==> src/rtl/uart_rx_lcd_formatter.sv <==
// uart_rx_lcd_formatter: turns received ASCII bytes into {rs,data} words for
// the LCD FIFO while tracking the cursor on a 2-line HD44780 display.
// Optional build macro UART_LCD_DROP_COUNT_EN adds a saturating drop_count
// output counting discarded unsupported bytes.
module uart_rx_lcd_formatter
  import uart_lcd_fmt_pkg::*;
#(
  parameter int         COLS       = 16,
  parameter logic [7:0] LINE1_BASE = 8'h40
) (
  input  logic       clk,
  input  logic       srst,
  input  logic       rx_valid,
  input  logic [7:0] rx_data,
  output logic       rx_ready,
  input  logic       fifo_full,
  output logic       fifo_wr_en,
  output logic [8:0] fifo_din
`ifdef UART_LCD_DROP_COUNT_EN
  ,
  output logic [7:0] drop_count
`endif
);

  localparam int CW = $clog2(COLS);
  localparam logic [CW-1:0] COL_ZERO = CW'(0);
  localparam logic [CW-1:0] COL_ONE  = CW'(1);
  localparam logic [CW-1:0] COL_LAST = CW'(COLS - 1);

  state_t          r_state;
  logic [8:0]      r_din;
  logic [CW-1:0]   r_col;
  logic            r_line;

  state_t          w_state_nxt;
  logic [8:0]      w_din_nxt;
  logic [CW-1:0]   w_col_nxt;
  logic            w_line_nxt;

  logic            w_accept;
  logic [7:0]      w_cur_base;
  logic [7:0]      w_oth_base;
  logic [7:0]      w_cur_addr;
  logic [7:0]      w_bs_addr;

  // Outputs are forced quiet while reset is held, even before the first edge.
  assign rx_ready   = !srst && (r_state == ST_IDLE);
  assign fifo_wr_en = !srst && (r_state != ST_IDLE) && !fifo_full;
  assign fifo_din   = srst ? 9'h000 : r_din;

  assign w_accept   = rx_valid && rx_ready;
  assign w_cur_base = r_line ? LINE1_BASE : 8'h00;
  assign w_oth_base = r_line ? 8'h00 : LINE1_BASE;
  assign w_cur_addr = LCD_CMD_DDRAM | (w_cur_base + 8'(r_col));
  // Backspace only starts with col>0, so this never underflows the line.
  assign w_bs_addr  = w_cur_addr - 8'd1;

  // Next-state, next-word and cursor update; each EMIT state advances on a write.
  always_comb begin
    w_state_nxt = r_state;
    w_din_nxt   = r_din;
    w_col_nxt   = r_col;
    w_line_nxt  = r_line;
    case (r_state)
      ST_IDLE: begin
        if (w_accept) begin
          if (is_printable(rx_data)) begin
            w_state_nxt = ST_CHAR;
            w_din_nxt   = lcd_char(rx_data);
          end else begin
            case (rx_data)
              ASCII_CR: begin
                w_state_nxt = ST_CR;
                w_din_nxt   = lcd_cmd(LCD_CMD_DDRAM | w_cur_base);
              end
              ASCII_LF: begin
                w_state_nxt = ST_LF;
                w_din_nxt   = lcd_cmd(LCD_CMD_DDRAM | w_oth_base);
              end
              ASCII_FF: begin
                w_state_nxt = ST_CLR;
                w_din_nxt   = lcd_cmd(LCD_CMD_CLEAR);
              end
              ASCII_BS: begin
                if (r_col != COL_ZERO) begin
                  w_state_nxt = ST_BS_MV1;
                  w_din_nxt   = lcd_cmd(w_bs_addr);
                end else begin
                  w_state_nxt = ST_IDLE;
                end
              end
              default: begin
                w_state_nxt = ST_IDLE;
              end
            endcase
          end
        end else begin
          w_state_nxt = ST_IDLE;
        end
      end
      ST_CHAR: begin
        if (fifo_wr_en) begin
          if (r_col == COL_LAST) begin
            w_state_nxt = ST_WRAP;
            w_din_nxt   = lcd_cmd(LCD_CMD_DDRAM | w_oth_base);
          end else begin
            w_state_nxt = ST_IDLE;
            w_col_nxt   = r_col + COL_ONE;
          end
        end else begin
          w_state_nxt = ST_CHAR;
        end
      end
      ST_WRAP, ST_LF: begin
        if (fifo_wr_en) begin
          w_state_nxt = ST_IDLE;
          w_line_nxt  = !r_line;
          w_col_nxt   = COL_ZERO;
        end else begin
          w_state_nxt = r_state;
        end
      end
      ST_CR: begin
        if (fifo_wr_en) begin
          w_state_nxt = ST_IDLE;
          w_col_nxt   = COL_ZERO;
        end else begin
          w_state_nxt = ST_CR;
        end
      end
      ST_CLR: begin
        if (fifo_wr_en) begin
          w_state_nxt = ST_IDLE;
          w_line_nxt  = 1'b0;
          w_col_nxt   = COL_ZERO;
        end else begin
          w_state_nxt = ST_CLR;
        end
      end
      ST_BS_MV1: begin
        if (fifo_wr_en) begin
          w_state_nxt = ST_BS_SP;
          w_din_nxt   = lcd_char(ASCII_SPACE);
        end else begin
          w_state_nxt = ST_BS_MV1;
        end
      end
      ST_BS_SP: begin
        if (fifo_wr_en) begin
          w_state_nxt = ST_BS_MV2;
          w_din_nxt   = lcd_cmd(w_bs_addr);
        end else begin
          w_state_nxt = ST_BS_SP;
        end
      end
      ST_BS_MV2: begin
        if (fifo_wr_en) begin
          w_state_nxt = ST_IDLE;
          w_col_nxt   = r_col - COL_ONE;
        end else begin
          w_state_nxt = ST_BS_MV2;
        end
      end
      default: begin
        w_state_nxt = ST_IDLE;
      end
    endcase
  end

  // FSM, output word and cursor registers.
  always_ff @(posedge clk) begin
    if (srst) begin
      r_state <= ST_IDLE;
      r_din   <= 9'h000;
      r_col   <= COL_ZERO;
      r_line  <= 1'b0;
    end else begin
      r_state <= w_state_nxt;
      r_din   <= w_din_nxt;
      r_col   <= w_col_nxt;
      r_line  <= w_line_nxt;
    end
  end

`ifdef UART_LCD_DROP_COUNT_EN
  logic [7:0] r_drop_cnt;
  logic       w_drop;

  // A drop is an accepted byte that is neither printable nor a known control
  // code; backspace at column 0 is a known code and is not counted.
  assign w_drop = w_accept && !is_printable(rx_data) &&
                  (rx_data != ASCII_CR) && (rx_data != ASCII_LF) &&
                  (rx_data != ASCII_FF) && (rx_data != ASCII_BS);

  assign drop_count = r_drop_cnt;

  // Saturating count of discarded bytes.
  always_ff @(posedge clk) begin
    if (srst) begin
      r_drop_cnt <= 8'h00;
    end else if (w_drop && (r_drop_cnt != 8'hFF)) begin
      r_drop_cnt <= r_drop_cnt + 8'h01;
    end else begin
      r_drop_cnt <= r_drop_cnt;
    end
  end
`endif

endmodule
---
## EXERCISE DESCRIPTION:
Give back the whole listing. Match it exactly.

## RESPONSE BELOW:
==> src/rtl/uart_rx_lcd_formatter.sv <==
// uart_rx_lcd_formatter: turns received ASCII bytes into {rs,data} words for
// the LCD FIFO while tracking the cursor on a 2-line HD44780 display.
// Optional build macro UART_LCD_DROP_COUNT_EN adds a saturating drop_count
// output counting discarded unsupported bytes.
module uart_rx_lcd_formatter
  import uart_lcd_fmt_pkg::*;
#(
  parameter int         COLS       = 16,
  parameter logic [7:0] LINE1_BASE = 8'h40
) (
  input  logic       clk,
  input  logic       srst,
  input  logic       rx_valid,
  input  logic [7:0] rx_data,
  output logic       rx_ready,
  input  logic       fifo_full,
  output logic       fifo_wr_en,
  output logic [8:0] fifo_din
`ifdef UART_LCD_DROP_COUNT_EN
  ,
  output logic [7:0] drop_count
`endif
);

  localparam int CW = $clog2(COLS);
  localparam logic [CW-1:0] COL_ZERO = CW'(0);
  localparam logic [CW-1:0] COL_ONE  = CW'(1);
  localparam logic [CW-1:0] COL_LAST = CW'(COLS - 1);

  state_t          r_state;
  logic [8:0]      r_din;
  logic [CW-1:0]   r_col;
  logic            r_line;

  state_t          w_state_nxt;
  logic [8:0]      w_din_nxt;
  logic [CW-1:0]   w_col_nxt;
  logic            w_line_nxt;

  logic            w_accept;
  logic [7:0]      w_cur_base;
  logic [7:0]      w_oth_base;
  logic [7:0]      w_cur_addr;
  logic [7:0]      w_bs_addr;

  // Outputs are forced quiet while reset is held, even before the first edge.
  assign rx_ready   = !srst && (r_state == ST_IDLE);
  assign fifo_wr_en = !srst && (r_state != ST_IDLE) && !fifo_full;
  assign fifo_din   = srst ? 9'h000 : r_din;

  assign w_accept   = rx_valid && rx_ready;
  assign w_cur_base = r_line ? LINE1_BASE : 8'h00;
  assign w_oth_base = r_line ? 8'h00 : LINE1_BASE;
  assign w_cur_addr = LCD_CMD_DDRAM | (w_cur_base + 8'(r_col));
  // Backspace only starts with col>0, so this never underflows the line.
  assign w_bs_addr  = w_cur_addr - 8'd1;

  // Next-state, next-word and cursor update; each EMIT state advances on a write.
  always_comb begin
    w_state_nxt = r_state;
    w_din_nxt   = r_din;
    w_col_nxt   = r_col;
    w_line_nxt  = r_line;
    case (r_state)
      ST_IDLE: begin
        if (w_accept) begin
          if (is_printable(rx_data)) begin
            w_state_nxt = ST_CHAR;
            w_din_nxt   = lcd_char(rx_data);
          end else begin
            case (rx_data)
              ASCII_CR: begin
                w_state_nxt = ST_CR;
                w_din_nxt   = lcd_cmd(LCD_CMD_DDRAM | w_cur_base);
              end
              ASCII_LF: begin
                w_state_nxt = ST_LF;
                w_din_nxt   = lcd_cmd(LCD_CMD_DDRAM | w_oth_base);
              end
              ASCII_FF: begin
                w_state_nxt = ST_CLR;
                w_din_nxt   = lcd_cmd(LCD_CMD_CLEAR);
              end
              ASCII_BS: begin
                if (r_col != COL_ZERO) begin
                  w_state_nxt = ST_BS_MV1;
                  w_din_nxt   = lcd_cmd(w_bs_addr);
                end else begin
                  w_state_nxt = ST_IDLE;
                end
              end
              default: begin
                w_state_nxt = ST_IDLE;
              end
            endcase
          end
        end else begin
          w_state_nxt = ST_IDLE;
        end
      end
      ST_CHAR: begin
        if (fifo_wr_en) begin
          if (r_col == COL_LAST) begin
            w_state_nxt = ST_WRAP;
            w_din_nxt   = lcd_cmd(LCD_CMD_DDRAM | w_oth_base);
          end else begin
            w_state_nxt = ST_IDLE;
            w_col_nxt   = r_col + COL_ONE;
          end
        end else begin
          w_state_nxt = ST_CHAR;
        end
      end
      ST_WRAP, ST_LF: begin
        if (fifo_wr_en) begin
          w_state_nxt = ST_IDLE;
          w_line_nxt  = !r_line;
          w_col_nxt   = COL_ZERO;
        end else begin
          w_state_nxt = r_state;
        end
      end
      ST_CR: begin
        if (fifo_wr_en) begin
          w_state_nxt = ST_IDLE;
          w_col_nxt   = COL_ZERO;
        end else begin
          w_state_nxt = ST_CR;
        end
      end
      ST_CLR: begin
        if (fifo_wr_en) begin
          w_state_nxt = ST_IDLE;
          w_line_nxt  = 1'b0;
          w_col_nxt   = COL_ZERO;
        end else begin
          w_state_nxt = ST_CLR;
        end
      end
      ST_BS_MV1: begin
        if (fifo_wr_en) begin
          w_state_nxt = ST_BS_SP;
          w_din_nxt   = lcd_char(ASCII_SPACE);
        end else begin
          w_state_nxt = ST_BS_MV1;
        end
      end
      ST_BS_SP: begin
        if (fifo_wr_en) begin
          w_state_nxt = ST_BS_MV2;
          w_din_nxt   = lcd_cmd(w_bs_addr);
        end else begin
          w_state_nxt = ST_BS_SP;
        end
      end
      ST_BS_MV2: begin
        if (fifo_wr_en) begin
          w_state_nxt = ST_IDLE;
          w_col_nxt   = r_col - COL_ONE;
        end else begin
          w_state_nxt = ST_BS_MV2;
        end
      end
      default: begin
        w_state_nxt = ST_IDLE;
      end
    endcase
  end

  // FSM, output word and cursor registers.
  always_ff @(posedge clk) begin
    if (srst) begin
      r_state <= ST_IDLE;
      r_din   <= 9'h000;
      r_col   <= COL_ZERO;
      r_line  <= 1'b0;
    end else begin
      r_state <= w_state_nxt;
      r_din   <= w_din_nxt;
      r_col   <= w_col_nxt;
      r_line  <= w_line_nxt;
    end
  end

`ifdef UART_LCD_DROP_COUNT_EN
  logic [7:0] r_drop_cnt;
  logic       w_drop;

  // A drop is an accepted byte that is neither printable nor a known control
  // code; backspace at column 0 is a known code and is not counted.
  assign w_drop = w_accept && !is_printable(rx_data) &&
                  (rx_data != ASCII_CR) && (rx_data != ASCII_LF) &&
                  (rx_data != ASCII_FF) && (rx_data != ASCII_BS);

  assign drop_count = r_drop_cnt;

  // Saturating count of discarded bytes.
  always_ff @(posedge clk) begin
    if (srst) begin
      r_drop_cnt <= 8'h00;
    end else if (w_drop && (r_drop_cnt != 8'hFF)) begin
      r_drop_cnt <= r_drop_cnt + 8'h01;
    end else begin
      r_drop_cnt <= r_drop_cnt;
    end
  end
`endif

endmodule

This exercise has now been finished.